-- Required work --
Exactly the lines from the start of the data through the line containing "Clock | 0.203 | 0.276" should be output, with both ends kept and nothing added.

-- Source records --
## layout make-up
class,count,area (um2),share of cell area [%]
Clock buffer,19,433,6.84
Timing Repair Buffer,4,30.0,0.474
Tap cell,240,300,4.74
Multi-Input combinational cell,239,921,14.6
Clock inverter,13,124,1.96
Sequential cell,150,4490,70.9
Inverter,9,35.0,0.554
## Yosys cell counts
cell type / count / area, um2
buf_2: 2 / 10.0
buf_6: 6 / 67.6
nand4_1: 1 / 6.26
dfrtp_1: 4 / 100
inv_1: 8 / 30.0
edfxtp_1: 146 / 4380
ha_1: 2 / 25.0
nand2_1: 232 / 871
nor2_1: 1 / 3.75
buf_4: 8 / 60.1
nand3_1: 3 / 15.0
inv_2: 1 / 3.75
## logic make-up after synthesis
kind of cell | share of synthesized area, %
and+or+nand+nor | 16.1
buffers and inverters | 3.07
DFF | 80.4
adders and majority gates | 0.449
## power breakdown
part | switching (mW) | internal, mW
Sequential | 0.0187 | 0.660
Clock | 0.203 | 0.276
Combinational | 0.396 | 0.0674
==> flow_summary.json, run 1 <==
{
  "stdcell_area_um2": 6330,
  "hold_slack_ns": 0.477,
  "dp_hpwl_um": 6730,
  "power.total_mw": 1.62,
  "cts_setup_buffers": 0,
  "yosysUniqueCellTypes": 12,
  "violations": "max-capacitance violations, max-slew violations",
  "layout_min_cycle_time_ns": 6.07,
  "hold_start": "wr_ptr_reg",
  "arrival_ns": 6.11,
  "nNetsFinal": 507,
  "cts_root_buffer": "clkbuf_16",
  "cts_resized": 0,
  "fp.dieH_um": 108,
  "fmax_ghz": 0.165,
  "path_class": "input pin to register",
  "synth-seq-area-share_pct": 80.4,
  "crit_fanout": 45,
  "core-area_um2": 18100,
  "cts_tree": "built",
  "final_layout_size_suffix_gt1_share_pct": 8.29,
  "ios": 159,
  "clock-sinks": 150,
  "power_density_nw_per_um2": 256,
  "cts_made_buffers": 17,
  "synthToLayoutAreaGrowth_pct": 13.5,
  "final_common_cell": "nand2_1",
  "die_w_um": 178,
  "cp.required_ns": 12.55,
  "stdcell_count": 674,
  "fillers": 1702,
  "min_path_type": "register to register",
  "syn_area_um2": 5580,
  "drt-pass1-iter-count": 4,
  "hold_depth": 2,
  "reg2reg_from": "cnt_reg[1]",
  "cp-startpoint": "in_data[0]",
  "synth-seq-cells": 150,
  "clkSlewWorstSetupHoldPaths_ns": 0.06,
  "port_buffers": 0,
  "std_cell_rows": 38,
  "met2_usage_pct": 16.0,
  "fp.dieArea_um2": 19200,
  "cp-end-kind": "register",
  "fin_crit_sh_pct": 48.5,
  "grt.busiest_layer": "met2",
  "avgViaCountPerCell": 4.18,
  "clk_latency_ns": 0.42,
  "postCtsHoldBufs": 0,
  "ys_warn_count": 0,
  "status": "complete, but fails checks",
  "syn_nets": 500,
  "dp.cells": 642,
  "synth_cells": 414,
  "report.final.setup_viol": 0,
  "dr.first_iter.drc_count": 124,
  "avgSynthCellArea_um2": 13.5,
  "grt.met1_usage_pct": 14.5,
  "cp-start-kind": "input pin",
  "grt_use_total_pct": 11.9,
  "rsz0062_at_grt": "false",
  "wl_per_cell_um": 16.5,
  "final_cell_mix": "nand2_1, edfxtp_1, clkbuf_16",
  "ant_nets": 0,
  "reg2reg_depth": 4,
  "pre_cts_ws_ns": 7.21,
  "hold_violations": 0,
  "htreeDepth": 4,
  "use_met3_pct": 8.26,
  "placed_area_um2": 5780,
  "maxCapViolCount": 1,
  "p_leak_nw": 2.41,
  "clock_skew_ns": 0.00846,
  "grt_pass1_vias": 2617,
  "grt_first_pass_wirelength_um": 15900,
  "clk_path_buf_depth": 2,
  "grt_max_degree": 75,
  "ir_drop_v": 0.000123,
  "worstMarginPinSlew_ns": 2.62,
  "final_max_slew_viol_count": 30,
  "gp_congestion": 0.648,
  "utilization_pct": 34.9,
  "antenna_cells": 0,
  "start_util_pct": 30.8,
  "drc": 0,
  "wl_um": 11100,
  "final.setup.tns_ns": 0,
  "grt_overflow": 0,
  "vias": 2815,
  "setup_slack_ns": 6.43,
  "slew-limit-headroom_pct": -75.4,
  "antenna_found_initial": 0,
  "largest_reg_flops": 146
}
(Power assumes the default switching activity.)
interface cts_out_if;
    logic       valid;
    logic       ready;
    logic [2:0] type_code;
    logic       certain;

    modport source (output valid, output type_code, output certain, input ready);
    modport sink   (input valid, input type_code, input certain, output ready);
endinterface : cts_out_if
`default_nettype wire


===== src/sv/content_type_sniffer_top.sv =====
`timescale 1ns / 1ps
`default_nettype none
// ----------------------------------------------------------------------------
// Content type sniffer
// Guesses the content type of a byte sample from HTML tags, image
// signatures and the share of non-printable bytes.
// ----------------------------------------------------------------------------
// Usage:
// - i_in carries one sample byte per beat; last_byte marks the final beat.
// - o_out carries one beat per sample: type_code (0 octet-stream, 1 html,
//   2 plain text, 3 gif, 4 png, 5 jpeg) and certain.
// - Throughput is one byte per cycle unless a last byte waits for a stalled
//   result. Each byte sits in an input register while the sniffing state
//   is updated from it. The last byte passes the input register, then the
//   result register, before its result is offered on o_out.
// - The result register decouples the sides: bytes keep flowing while a
//   result waits. Only a last byte held in the input register waits for
//   a stalled result to be taken, and then i_in.ready drops.
// - Reset (synchronous, active low) empties both registers and returns the
//   sniffing state to the start of a sample. After every result the state
//   also starts over for the next sample.
// ----------------------------------------------------------------------------
module content_type_sniffer_top (
    input  wire logic  i_clk,
    input  wire logic  i_rst_n,
    cts_in_if.sink     i_in,
    cts_out_if.source  o_out
);
    import cts_pkg::*;

    logic       r_in_valid, n_in_valid;
    logic [7:0] r_in_byte;
    logic       r_in_last;
    logic       r_out_valid, n_out_valid;
    t_result    r_out;
    t_result    result;
    logic       out_free;
    logic       step;

    // Handshake control.
    always_comb begin
        out_free    = !r_out_valid || o_out.ready;
        step        = r_in_valid && (!r_in_last || out_free);
        i_in.ready  = !r_in_valid || step;
        n_in_valid  = i_in.ready ? i_in.valid : r_in_valid;
        n_out_valid = r_out_valid;
        if (step && r_in_last) begin
            n_out_valid = 1'b1;
        end else if (o_out.ready) begin
            n_out_valid = 1'b0;
        end
    end

    // Input register.
    always_ff @(posedge i_clk) begin
        if (!i_rst_n) begin
            r_in_valid <= 1'b0;
        end else begin
            r_in_valid <= n_in_valid;
        end
        if (i_in.valid && i_in.ready) begin
            r_in_byte <= i_in.data_byte;
            r_in_last <= i_in.last_byte;
        end
    end

    // Sniffing state and decision.
    cts_sniff_state u_state (
        .i_clk       (i_clk),
        .i_rst_n     (i_rst_n),
        .i_step      (step),
        .i_data_byte (r_in_byte),
        .i_last_byte (r_in_last),
        .o_result    (result)
    );

    // Result register.
    always_ff @(posedge i_clk) begin
        if (!i_rst_n) begin
            r_out_valid <= 1'b0;
        end else begin
            r_out_valid <= n_out_valid;
        end
        if (step && r_in_last) begin
            r_out <= result;
        end
    end

    assign o_out.valid     = r_out_valid;
    assign o_out.type_code = r_out.type_code;
    assign o_out.certain   = r_out.certain;

endmodule : content_type_sniffer_top
`default_nettype wire


===== src/sv/cts_sniff_state.sv =====
`timescale 1ns / 1ps
`default_nettype none
// ----------------------------------------------------------------------------
// Content type sniffer state
// Holds the per-sample match state, updates it with one byte per step and
// forms the type decision from the updated state.
// ----------------------------------------------------------------------------
module cts_sniff_state (
    input  wire logic           i_clk,
    input  wire logic           i_rst_n,
    input  wire logic           i_step,
    input  wire logic [7:0]     i_data_byte,
    input  wire logic           i_last_byte,
    output cts_pkg::t_result    o_result
);
    import cts_pkg::*;

    logic                 r_skip, n_skip;
    logic [POS_W-1:0]     r_pos, n_pos;
    logic [TAG_COUNT-1:0] r_cand, n_cand;
    logic                 r_html, n_html;
    logic [31:0]          r_lead, n_lead;
    logic [CNT_W-1:0]     r_seen, n_seen;
    logic [CNT_W-1:0]     r_odd, n_odd;

    logic [7:0]           folded;
    logic [7:0]           lead0, lead1, lead2, lead3;
    logic [CNT_W+3:0]     odd_times_ten;

    // Next state for one byte.
    always_comb begin
        n_skip = r_skip;
        n_pos  = r_pos;
        n_cand = r_cand;
        n_html = r_html;
        n_lead = r_lead;
        n_seen = r_seen;
        n_odd  = r_odd;
        folded = fold_case(i_data_byte);

        // Tag match, once leading whitespace is over.
        if (!(r_skip && is_space(i_data_byte))) begin
            n_skip = 1'b0;
            if (!r_html && (r_cand != '0) && (r_pos < POS_W'(TAG_MAX))) begin
                for (int c = 0; c < TAG_COUNT; c++) begin
                    if (r_cand[c]) begin
                        if ((r_pos < TAG_LEN[c]) && (folded == tag_char(c, r_pos))) begin
                            if ((r_pos + POS_W'(1)) == TAG_LEN[c]) begin
                                n_html = 1'b1;
                            end
                        end else begin
                            n_cand[c] = 1'b0;
                        end
                    end
                end
                n_pos = r_pos + POS_W'(1);
            end
        end

        // The first four bytes are kept for the signature checks.
        if (r_seen < CNT_W'(4)) begin
            n_lead[8*r_seen[1:0] +: 8] = i_data_byte;
        end

        // Count bytes and odd bytes over the sample window.
        if (r_seen < CNT_W'(SAMPLE_LEN)) begin
            if ((i_data_byte < 8'd32 || i_data_byte > 8'd126) && !is_space(i_data_byte)) begin
                n_odd = r_odd + CNT_W'(1);
            end
            n_seen = r_seen + CNT_W'(1);
        end
    end

    // Type decision from the updated state. The text test odd > floor(n/10)
    // is the same as 10 * odd > n for integers.
    always_comb begin
        lead0         = n_lead[7:0];
        lead1         = n_lead[15:8];
        lead2         = n_lead[23:16];
        lead3         = n_lead[31:24];
        odd_times_ten = {1'b0, n_odd, 3'b000} + {3'b000, n_odd, 1'b0};
        o_result.certain = 1'b1;
        if (n_html) begin
            o_result.type_code = TYPE_HTML;
        end else if ((n_seen >= CNT_W'(4)) && (fold_case(lead0) == "g") &&
                     (fold_case(lead1) == "i") && (fold_case(lead2) == "f") &&
                     (lead3 == "8")) begin
            o_result.type_code = TYPE_GIF;
        end else if ((n_seen >= CNT_W'(4)) && (lead0 == PNG_LEAD) &&
                     (fold_case(lead1) == "p") && (fold_case(lead2) == "n") &&
                     (fold_case(lead3) == "g")) begin
            o_result.type_code = TYPE_PNG;
        end else if ((n_seen >= CNT_W'(2)) && (lead0 == JPEG_LEAD) &&
                     (lead1 == JPEG_NEXT)) begin
            o_result.type_code = TYPE_JPEG;
        end else begin
            o_result.type_code = (odd_times_ten > {4'b0000, n_seen}) ? TYPE_OCTET : TYPE_PLAIN;
            o_result.certain   = (n_seen == CNT_W'(SAMPLE_LEN));
        end
    end

    // State register; a sample's last byte returns everything to reset.
    always_ff @(posedge i_clk) begin
        if (!i_rst_n || (i_step && i_last_byte)) begin
            r_skip <= 1'b1;
            r_pos  <= '0;
            r_cand <= '1;
            r_html <= 1'b0;
            r_lead <= '0;
            r_seen <= '0;
            r_odd  <= '0;
        end else if (i_step) begin
            r_skip <= n_skip;
            r_pos  <= n_pos;
            r_cand <= n_cand;
            r_html <= n_html;
            r_lead <= n_lead;
            r_seen <= n_seen;
            r_odd  <= n_odd;
        end
    end

endmodule : cts_sniff_state
`default_nettype wire


===== src/flat_wrapper.sv =====
// flat-port wrapper written by rule: the top's interface ports become plain ports
module content_type_sniffer_top_flat import cts_pkg::*;
  (i_clk, i_rst_n, i_in_valid, i_in_data_byte, i_in_last_byte, i_in_ready, o_out_valid, o_out_type_code, o_out_certain, o_out_ready);
  cts_in_if i_in_i ();
  cts_out_if o_out_i ();
  input  wire logic i_clk;
  input  wire logic i_rst_n;
  input wire logic [$bits(i_in_i.valid)-1:0] i_in_valid;
  input wire logic [$bits(i_in_i.data_byte)-1:0] i_in_data_byte;
  input wire logic [$bits(i_in_i.last_byte)-1:0] i_in_last_byte;
  output wire logic [$bits(i_in_i.ready)-1:0] i_in_ready;
  output wire logic [$bits(o_out_i.valid)-1:0] o_out_valid;
  output wire logic [$bits(o_out_i.type_code)-1:0] o_out_type_code;
  output wire logic [$bits(o_out_i.certain)-1:0] o_out_certain;
  input wire logic [$bits(o_out_i.ready)-1:0] o_out_ready;
  assign i_in_i.valid = i_in_valid;
  assign i_in_i.data_byte = i_in_data_byte;
  assign i_in_i.last_byte = i_in_last_byte;
  assign i_in_ready = i_in_i.ready;
  assign o_out_valid = o_out_i.valid;
  assign o_out_type_code = o_out_i.type_code;
  assign o_out_certain = o_out_i.certain;
  assign o_out_i.ready = o_out_ready;
  content_type_sniffer_top u_core (.i_clk(i_clk), .i_rst_n(i_rst_n), .i_in(i_in_i), .o_out(o_out_i));
endmodule
`config.mk`:
```
export PLATFORM = sky130hd
export DESIGN_NAME = bfhp_mod
export DESIGN_NICKNAME = d
export VERILOG_FILES = /design/src/bfhp_pkg.sv /design/src/bfhp_mod.sv
export SDC_FILE = /design/constraint.sdc
export NUM_CORES = 1
export LEC_CHECK = 0
export ABC_AREA = 1
export BUFFER_PORTS_ARGS = -buffer_cell sky130_fd_sc_hd__buf_4
export CAP_MARGIN = 5
export CORE_AREA = 2 2 118 120
export DETAILED_ROUTE_END_ITERATION = 16
export DIE_AREA = 0 0 120 122
export PLACE_DENSITY = 0.48
export SLEW_MARGIN = 5
export SYNTH_ARGS = -nofsm -noshare
export SYNTH_HDL_FRONTEND = slang
export SYNTH_SLANG_ARGS = --single-unit
```
`constraint.sdc`:
```
create_clock -name clk -period 0.8 [get_ports clk]
set_input_delay 0 -clock clk [delete_from_list [all_inputs] [get_ports clk]]
set_output_delay 0 -clock clk [all_outputs]
set_load 0.02 [all_outputs]
```
`src/bfhp_pkg.sv`:
```
`timescale 1ns / 1ps
`default_nettype none
// ----------------------------------------------------------------------------
// bfhp_pkg: shared types and constants
// Item structs, request codes, filter commands and hash constants for the
// Bloom filter hit predictor.
// ----------------------------------------------------------------------------
package bfhp_pkg;

  localparam int NUM_HASH   = 4;
  localparam int CFG_IDX_W  = 1;
  localparam int CFG_DATA_W = 20;
  localparam int COUNT_W    = 21;

  // request codes
  localparam logic [1:0] REQ_PREDICT = 2'd0;
  localparam logic [1:0] REQ_UPDATE  = 2'd1;
  localparam logic [1:0] REQ_CLEAR   = 2'd2;

  // configuration register indexes
  localparam logic [CFG_IDX_W-1:0] CFG_ENABLE      = 1'b0;
  localparam logic [CFG_IDX_W-1:0] CFG_MAX_ENTRIES = 1'b1;

  // hash constants
  localparam logic [63:0] MIX_A_XOR = 64'h0000_0000_dead_beef;
  localparam logic [63:0] MIX_B_XOR = 64'd61;
  localparam logic [63:0] MIX_C_XOR = 64'h0000_0000_00c0_ffee;
  localparam logic [63:0] MIX_D_XOR = 64'h0000_0000_dead_cafe;
  // lane 0 has no multiply
  localparam logic [31:0] MIX_MUL [NUM_HASH] = '{32'd0, 32'h27d4_eb2d,
                                                  32'h05a1_7d2d, 32'h6d2b_79a5};
  localparam int MIX_SHR [NUM_HASH] = '{13, 15, 17, 14};

  typedef logic [NUM_HASH-1:0][63:0] hash_vec_t;

  typedef struct packed {
    logic [1:0]  req_type;
    logic [63:0] address;
    logic        actual_hit;
  } in_item_t;

  typedef struct packed {
    logic present;
    logic was_cleared;
  } out_item_t;

  typedef enum logic [1:0] {
    FOP_NONE,
    FOP_LOOKUP,
    FOP_INSERT,
    FOP_CLEAR
  } filt_op_t;

  typedef struct packed {
    logic busy;
    logic done;
    logic present;
  } filt_stat_t;

endpackage : bfhp_pkg
`default_nettype wire

```
`src/bfhp_mod.sv`:
```
`timescale 1ns / 1ps
`default_nettype none
// ----------------------------------------------------------------------------
// bfhp_mod: hash to bit position reduction
// Power-of-two size: registered low bits. Otherwise a four-lane restoring
// remainder unit, four bits a cycle.
// ----------------------------------------------------------------------------
module bfhp_mod
  import bfhp_pkg::*;
#(
  parameter  int FILTER_BITS = 4096,
  localparam int PW          = $clog2(FILTER_BITS)
) (
  input  logic                       clk,
  input  logic                       rst_n,
  input  logic                       start,
  input  hash_vec_t                  hash_i,
  output logic                       done,
  output logic [NUM_HASH-1:0][PW-1:0] pos
);

  localparam bit IS_POW2 = (FILTER_BITS & (FILTER_BITS - 1)) == 0;

  generate
    if (IS_POW2) begin : g_mask
      logic                        done_r;
      logic [NUM_HASH-1:0][PW-1:0] pos_r;

      always_ff @(posedge clk) begin
        if (!rst_n) begin
          done_r <= 1'b0;
        end else begin
          done_r <= start;
        end
      end

      always_ff @(posedge clk) begin
        if (start) begin
          for (int l = 0; l < NUM_HASH; l++) begin
            pos_r[l] <= hash_i[l][PW-1:0];
          end
        end
      end

      assign done = done_r;
      assign pos  = pos_r;
    end else begin : g_div
      localparam int DIGIT_BITS = 4;
      localparam int STEPS      = 64 / DIGIT_BITS;
      localparam int CW         = $clog2(STEPS);
      localparam logic [PW:0]   N_EXT = (PW + 1)'(FILTER_BITS);
      localparam logic [CW-1:0] LAST  = CW'(STEPS - 1);

      hash_vec_t                   sh_r;
      logic [NUM_HASH-1:0][PW-1:0] rem_r, rem_nxt;
      logic [CW-1:0]               cnt_r;
      logic                        run_r;
      logic                        done_r;

      always_comb begin : rem_step
        logic [PW:0]   t;
        logic [PW-1:0] acc;
        for (int l = 0; l < NUM_HASH; l++) begin
          acc = rem_r[l];
          for (int d = 0; d < DIGIT_BITS; d++) begin
            t = {acc, sh_r[l][63-d]};
            if (t >= N_EXT) begin
              t = t - N_EXT;
            end
            acc = t[PW-1:0];
          end
          rem_nxt[l] = acc;
        end
      end

      always_ff @(posedge clk) begin
        if (!rst_n) begin
          run_r  <= 1'b0;
          done_r <= 1'b0;
          cnt_r  <= '0;
        end else begin
          done_r <= 1'b0;
          if (start) begin
            run_r <= 1'b1;
            cnt_r <= '0;
          end else if (run_r) begin
            cnt_r <= cnt_r + 1'b1;
            if (cnt_r == LAST) begin
              run_r  <= 1'b0;
              done_r <= 1'b1;
            end
          end
        end
      end

      always_ff @(posedge clk) begin
        if (start) begin
          sh_r  <= hash_i;
          rem_r <= '0;
        end else if (run_r) begin
          for (int l = 0; l < NUM_HASH; l++) begin
            sh_r[l] <= sh_r[l] << DIGIT_BITS;
          end
          rem_r <= rem_nxt;
        end
      end

      assign done = done_r;
      assign pos  = rem_r;
    end
  endgenerate

endmodule : bfhp_mod
`default_nettype wire

```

-- Solution for this task --
## layout make-up
class,count,area (um2),share of cell area [%]
Clock buffer,19,433,6.84
Timing Repair Buffer,4,30.0,0.474
Tap cell,240,300,4.74
Multi-Input combinational cell,239,921,14.6
Clock inverter,13,124,1.96
Sequential cell,150,4490,70.9
Inverter,9,35.0,0.554
## Yosys cell counts
cell type / count / area, um2
buf_2: 2 / 10.0
buf_6: 6 / 67.6
nand4_1: 1 / 6.26
dfrtp_1: 4 / 100
inv_1: 8 / 30.0
edfxtp_1: 146 / 4380
ha_1: 2 / 25.0
nand2_1: 232 / 871
nor2_1: 1 / 3.75
buf_4: 8 / 60.1
nand3_1: 3 / 15.0
inv_2: 1 / 3.75
## logic make-up after synthesis
kind of cell | share of synthesized area, %
and+or+nand+nor | 16.1
buffers and inverters | 3.07
DFF | 80.4
adders and majority gates | 0.449
## power breakdown
part | switching (mW) | internal, mW
Sequential | 0.0187 | 0.660
Clock | 0.203 | 0.276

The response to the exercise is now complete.